## Task
Go through the data and copy each line where the word "that" shows up.
Start of Block
This design comes from an exercise in tuning for a short achievable clock period and few clock cycles per item on the open sky130 flow, not from production work. The RTL was checked by simulation tests, not by an equivalence proof against the original design. Power is estimated from default activity; no workload was simulated.

==> v8 <==
==> flow/design.v (excerpt) <==
module cp_frame_pipe (
    input  wire        clk,
    input  wire        rst,
    input  wire        start,
    input  wire        in_valid,
    input  wire [7:0]  in_data,
    input  wire        in_eos,
    output wire        in_ready,
    output wire        out_valid,
    output wire [31:0] out_data,
    output wire        out_last,
    input  wire        out_ready,
    output reg         busy,
    output reg         done,
    output reg         err,
    output reg         eosf,
    output reg  [3:0]  err_code,
    output reg  [3:0]  err_state,
    output reg  [31:0] result,
    output reg  [31:0] frames,
    output reg  [31:0] incnt
);
clock: 10.0 ns
lec_check: 0
cap_margin: 20
core_margin: 2
core_utilization: 65
cts_cluster_diameter: 60
cts_cluster_size: 20
slew_margin: 20
synth_memory_max_bits: 16384
standard.sh (not shown) runs the stock make flow with config.mk's settings and CLKGATE_MAP_FILE= SYNTH_SCRIPT=/design/flow/synth_recipe.tcl, a recipe that flattens the netlist after the stock synthesis.
==> flow/flow/run.sh <==
#!/bin/bash
# Layout flow: the standard ORFS flow (standard.sh, unchanged synthesis,
# floorplan, placement, CTS and routing), with the timing repair steps told
# to aim for a setup slack margin of 6.8 ns under the unchanged 10 ns
# constraint, so that they keep shortening paths down to about 3.2 ns.
# All of make's output goes to standard.log; each ORFS step keeps its own
# log under orfs/logs/.
set -uo pipefail
bash standard.sh SETUP_SLACK_MARGIN=6.8 finish > standard.log 2>&1
==> v6: changes against v8 <==
--- a/flow/design.v
+++ b/flow/design.v
@@ -213,12 +213,12 @@
     reg        flhi0;      
     reg  [7:0] fexp;       
     reg        rdy_o;      
     reg        rdy_n;
     reg        fin;        
-    reg        perr;
-    reg  [3:0] pcode, pstate;
+    reg        perr, perr_n;    
+    reg  [3:0] pcode_n, pstate;
     reg  [2:0] fslots;     
     reg  [6:0] fused;      
     reg        crc_ok;     
     reg        busy_n;
     assign in_ready = rdy_o;
@@ -290,43 +290,46 @@
             endcase
         end
     end
     always @(posedge clk) begin
         if (rst) begin
-            fin    <= 1'b0;
-            perr   <= 1'b0;
-            pcode  <= 4'd0;
-            pstate <= 4'd0;
+            fin     <= 1'b0;
+            perr    <= 1'b0;
+            perr_n  <= 1'b1;
+            pcode_n <= 4'hF;
+            pstate  <= 4'd0;
         end else if (!bsy) begin
             if (start) begin
-                fin    <= 1'b0;
-                perr   <= 1'b0;
-                pcode  <= 4'd0;
-                pstate <= 4'd0;
+                fin     <= 1'b0;
+                perr    <= 1'b0;
+                perr_n  <= 1'b1;
+                pcode_n <= 4'hF;
+                pstate  <= 4'd0;
             end
         end else if (take && !good) begin
-            fin  <= 1'b1;
-            perr <= 1'b1;
+            fin    <= 1'b1;
+            perr   <= 1'b1;
+            perr_n <= 1'b0;
             case (1'b1)
-                fst[F_HDR]:  begin pcode <= 4'd1; pstate <= 4'd1; end
-                fst[F_TYPE]: begin pcode <= 4'd2; pstate <= 4'd2; end
-                fst[F_LEN]:  begin pcode <= hok ? 4'd1 : 4'd2; pstate <= 4'd3; end
-                fst[F_HEX]:  begin pcode <= 4'd2; pstate <= fr_gt8 ? 4'd4 : 4'd5; end
-                fst[F_MHDR]: begin pcode <= 4'd1; pstate <= 4'd6; end
-                default:     begin pcode <= okc ? 4'd4 : 4'd2; pstate <= okc ? 4'd8 : 4'd7; end
+                fst[F_HDR]:  begin pcode_n <= ~4'd1; pstate <= 4'd1; end
+                fst[F_TYPE]: begin pcode_n <= ~4'd2; pstate <= 4'd2; end
+                fst[F_LEN]:  begin pcode_n <= hok ? ~4'd1 : ~4'd2; pstate <= 4'd3; end
+                fst[F_HEX]:  begin pcode_n <= ~4'd2; pstate <= fr_gt8 ? 4'd4 : 4'd5; end
+                fst[F_MHDR]: begin pcode_n <= ~4'd1; pstate <= 4'd6; end
+                default:     begin pcode_n <= okc ? ~4'd4 : ~4'd2; pstate <= okc ? 4'd8 : 4'd7; end
             endcase
         end else if (endin) begin
-            fin <= 1'b1;
+            fin    <= 1'b1;
+            perr   <= ~hdr0;
+            perr_n <= hdr0;
             case (1'b1)
-                fst[F_HDR]:  begin perr <= ~hdr0; pcode <= hdr0 ? 4'd0 : 4'd1;
-                                   pstate <= hdr0 ? 4'd0 : 4'd1; end
-                fst[F_TYPE]: begin perr <= 1'b1; pcode <= 4'd2; pstate <= 4'd2; end
-                fst[F_LEN]:  begin perr <= 1'b1; pcode <= 4'd2; pstate <= 4'd3; end
-                fst[F_HEX]:  begin perr <= 1'b1; pcode <= fr_gt8 ? 4'd3 : 4'd2;
-                                   pstate <= fr_gt8 ? 4'd4 : 4'd5; end
-                fst[F_MHDR]: begin perr <= 1'b1; pcode <= 4'd1; pstate <= 4'd6; end
-                default:     begin perr <= 1'b1; pcode <= 4'd2; pstate <= 4'd7; end
+                fst[F_HDR]:  begin pcode_n <= hdr0 ? ~4'd0 : ~4'd1; pstate <= hdr0 ? 4'd0 : 4'd1; end
+                fst[F_TYPE]: begin pcode_n <= ~4'd2; pstate <= 4'd2; end
+                fst[F_LEN]:  begin pcode_n <= ~4'd2; pstate <= 4'd3; end
+                fst[F_HEX]:  begin pcode_n <= fr_gt8 ? ~4'd3 : ~4'd2; pstate <= fr_gt8 ? 4'd4 : 4'd5; end
+                fst[F_MHDR]: begin pcode_n <= ~4'd1; pstate <= 4'd6; end
+                default:     begin pcode_n <= ~4'd2; pstate <= 4'd7; end
             endcase
         end
     end
     always @(posedge clk) begin
         if (rst || (!bsy && start)) begin
@@ -507,19 +510,25 @@
             d_wm1[cw]  <= len_m1[7:2] - 6'd1;
             d_wz[cw]   <= (len_m1[7:2] == 6'd0);
         end
     end
     reg  [31:0] ring [0:RING-1];
+    reg  [RING-1:0] wsel;      
+    integer     wj;
     always @(posedge clk) begin
-        if (wr_q)
-            ring[wa] <= wbuf;
+        for (wj = 0; wj < RING; wj = wj + 1)
+            if (wr_q && wsel[wj])
+                ring[wj] <= wbuf;
     end
     always @(posedge clk) begin
-        if (rst || (!bsy && start))
-            wa <= 7'd0;
-        else if (wr_q)
-            wa <= (wa == RING_LAST) ? 7'd0 : wa + 7'd1;
+        if (rst || (!bsy && start)) begin
+            wa   <= 7'd0;
+            wsel <= {{(RING-1){1'b0}}, 1'b1};
+        end else if (wr_q) begin
+            wa   <= (wa == RING_LAST) ? 7'd0 : wa + 7'd1;
+            wsel <= {wsel[RING-2:0], wsel[RING-1]};
+        end
     end
     localparam [2:0] O_PH = 3'd0, O_PC = 3'd1, O_PD = 3'd2,
                      O_QH = 3'd3, O_QC = 3'd4, O_QD = 3'd5;
     reg         ovq_o;     
     reg         ovq_n;
@@ -765,12 +774,12 @@
             end else if (run_end) begin
                 busy      <= 1'b0;
                 busy_n    <= 1'b1;
                 done      <= ~perr;
                 err       <= perr;
-                eosf      <= ~perr;
-                err_code  <= pcode;
+                eosf      <= perr_n;
+                err_code  <= ~pcode_n;
                 err_state <= pstate;
                 if (!perr)
                     result <= nf;
             end
         end
CORE_UTILIZATION = 55   (was 65)
==> v4: changes against v8 <==
--- a/flow/design.v
+++ b/flow/design.v
@@ -213,12 +213,12 @@
     reg        flhi0;      
     reg  [7:0] fexp;       
     reg        rdy_o;      
     reg        rdy_n;
     reg        fin;        
-    reg        perr;
-    reg  [3:0] pcode, pstate;
+    reg        perr, perr_n;    
+    reg  [3:0] pcode_n, pstate;
     reg  [2:0] fslots;     
     reg  [6:0] fused;      
     reg        crc_ok;     
     reg        busy_n;
     assign in_ready = rdy_o;
@@ -290,43 +290,46 @@
             endcase
         end
     end
     always @(posedge clk) begin
         if (rst) begin
-            fin    <= 1'b0;
-            perr   <= 1'b0;
-            pcode  <= 4'd0;
-            pstate <= 4'd0;
+            fin     <= 1'b0;
+            perr    <= 1'b0;
+            perr_n  <= 1'b1;
+            pcode_n <= 4'hF;
+            pstate  <= 4'd0;
         end else if (!bsy) begin
             if (start) begin
-                fin    <= 1'b0;
-                perr   <= 1'b0;
-                pcode  <= 4'd0;
-                pstate <= 4'd0;
+                fin     <= 1'b0;
+                perr    <= 1'b0;
+                perr_n  <= 1'b1;
+                pcode_n <= 4'hF;
+                pstate  <= 4'd0;
             end
         end else if (take && !good) begin
-            fin  <= 1'b1;
-            perr <= 1'b1;
+            fin    <= 1'b1;
+            perr   <= 1'b1;
+            perr_n <= 1'b0;
             case (1'b1)
-                fst[F_HDR]:  begin pcode <= 4'd1; pstate <= 4'd1; end
-                fst[F_TYPE]: begin pcode <= 4'd2; pstate <= 4'd2; end
-                fst[F_LEN]:  begin pcode <= hok ? 4'd1 : 4'd2; pstate <= 4'd3; end
-                fst[F_HEX]:  begin pcode <= 4'd2; pstate <= fr_gt8 ? 4'd4 : 4'd5; end
-                fst[F_MHDR]: begin pcode <= 4'd1; pstate <= 4'd6; end
-                default:     begin pcode <= okc ? 4'd4 : 4'd2; pstate <= okc ? 4'd8 : 4'd7; end
+                fst[F_HDR]:  begin pcode_n <= ~4'd1; pstate <= 4'd1; end
+                fst[F_TYPE]: begin pcode_n <= ~4'd2; pstate <= 4'd2; end
+                fst[F_LEN]:  begin pcode_n <= hok ? ~4'd1 : ~4'd2; pstate <= 4'd3; end
+                fst[F_HEX]:  begin pcode_n <= ~4'd2; pstate <= fr_gt8 ? 4'd4 : 4'd5; end
+                fst[F_MHDR]: begin pcode_n <= ~4'd1; pstate <= 4'd6; end
+                default:     begin pcode_n <= okc ? ~4'd4 : ~4'd2; pstate <= okc ? 4'd8 : 4'd7; end
             endcase
         end else if (endin) begin
-            fin <= 1'b1;
+            fin    <= 1'b1;
+            perr   <= ~hdr0;
+            perr_n <= hdr0;
             case (1'b1)
-                fst[F_HDR]:  begin perr <= ~hdr0; pcode <= hdr0 ? 4'd0 : 4'd1;
-                                   pstate <= hdr0 ? 4'd0 : 4'd1; end
-                fst[F_TYPE]: begin perr <= 1'b1; pcode <= 4'd2; pstate <= 4'd2; end
-                fst[F_LEN]:  begin perr <= 1'b1; pcode <= 4'd2; pstate <= 4'd3; end
-                fst[F_HEX]:  begin perr <= 1'b1; pcode <= fr_gt8 ? 4'd3 : 4'd2;
-                                   pstate <= fr_gt8 ? 4'd4 : 4'd5; end
-                fst[F_MHDR]: begin perr <= 1'b1; pcode <= 4'd1; pstate <= 4'd6; end
-                default:     begin perr <= 1'b1; pcode <= 4'd2; pstate <= 4'd7; end
+                fst[F_HDR]:  begin pcode_n <= hdr0 ? ~4'd0 : ~4'd1; pstate <= hdr0 ? 4'd0 : 4'd1; end
+                fst[F_TYPE]: begin pcode_n <= ~4'd2; pstate <= 4'd2; end
+                fst[F_LEN]:  begin pcode_n <= ~4'd2; pstate <= 4'd3; end
+                fst[F_HEX]:  begin pcode_n <= fr_gt8 ? ~4'd3 : ~4'd2; pstate <= fr_gt8 ? 4'd4 : 4'd5; end
+                fst[F_MHDR]: begin pcode_n <= ~4'd1; pstate <= 4'd6; end
+                default:     begin pcode_n <= ~4'd2; pstate <= 4'd7; end
             endcase
         end
     end
     always @(posedge clk) begin
         if (rst || (!bsy && start)) begin
@@ -507,19 +510,25 @@
             d_wm1[cw]  <= len_m1[7:2] - 6'd1;
             d_wz[cw]   <= (len_m1[7:2] == 6'd0);
         end
     end
     reg  [31:0] ring [0:RING-1];
+    reg  [RING-1:0] wsel;      
+    integer     wj;
     always @(posedge clk) begin
-        if (wr_q)
-            ring[wa] <= wbuf;
+        for (wj = 0; wj < RING; wj = wj + 1)
+            if (wr_q && wsel[wj])
+                ring[wj] <= wbuf;
     end
     always @(posedge clk) begin
-        if (rst || (!bsy && start))
-            wa <= 7'd0;
-        else if (wr_q)
-            wa <= (wa == RING_LAST) ? 7'd0 : wa + 7'd1;
+        if (rst || (!bsy && start)) begin
+            wa   <= 7'd0;
+            wsel <= {{(RING-1){1'b0}}, 1'b1};
+        end else if (wr_q) begin
+            wa   <= (wa == RING_LAST) ? 7'd0 : wa + 7'd1;
+            wsel <= {wsel[RING-2:0], wsel[RING-1]};
+        end
     end
     localparam [2:0] O_PH = 3'd0, O_PC = 3'd1, O_PD = 3'd2,
                      O_QH = 3'd3, O_QC = 3'd4, O_QD = 3'd5;
     reg         ovq_o;     
     reg         ovq_n;
@@ -765,12 +774,12 @@
             end else if (run_end) begin
                 busy      <= 1'b0;
                 busy_n    <= 1'b1;
                 done      <= ~perr;
                 err       <= perr;
-                eosf      <= ~perr;
-                err_code  <= pcode;
+                eosf      <= perr_n;
+                err_code  <= ~pcode_n;
                 err_state <= pstate;
                 if (!perr)
                     result <= nf;
             end
         end
CORE_UTILIZATION = 60   (was 65)
==> qor.yml <==
pwr:
  peakVddDrop_mv: 0.179
  swShare: 0.204
clock_tree:
  clk_latency_ns: 0.96
global_routing:
  grt_max_degree: 118
route:
  drt-pass1-iter-count: 13
  route.met2.wl_mm: 219
critical_path:
  cp_common_cell: "buf_6"
synthesis:
  synth-simple-area-share: 0.0634
status:
  outcome: "finished clean"
(the above is from v8)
End of Block
## Answer box
standard.sh (not shown) runs the stock make flow with config.mk's settings and CLKGATE_MAP_FILE= SYNTH_SCRIPT=/design/flow/synth_recipe.tcl, a recipe that flattens the netlist after the stock synthesis.
# constraint, so that they keep shortening paths down to about 3.2 ns.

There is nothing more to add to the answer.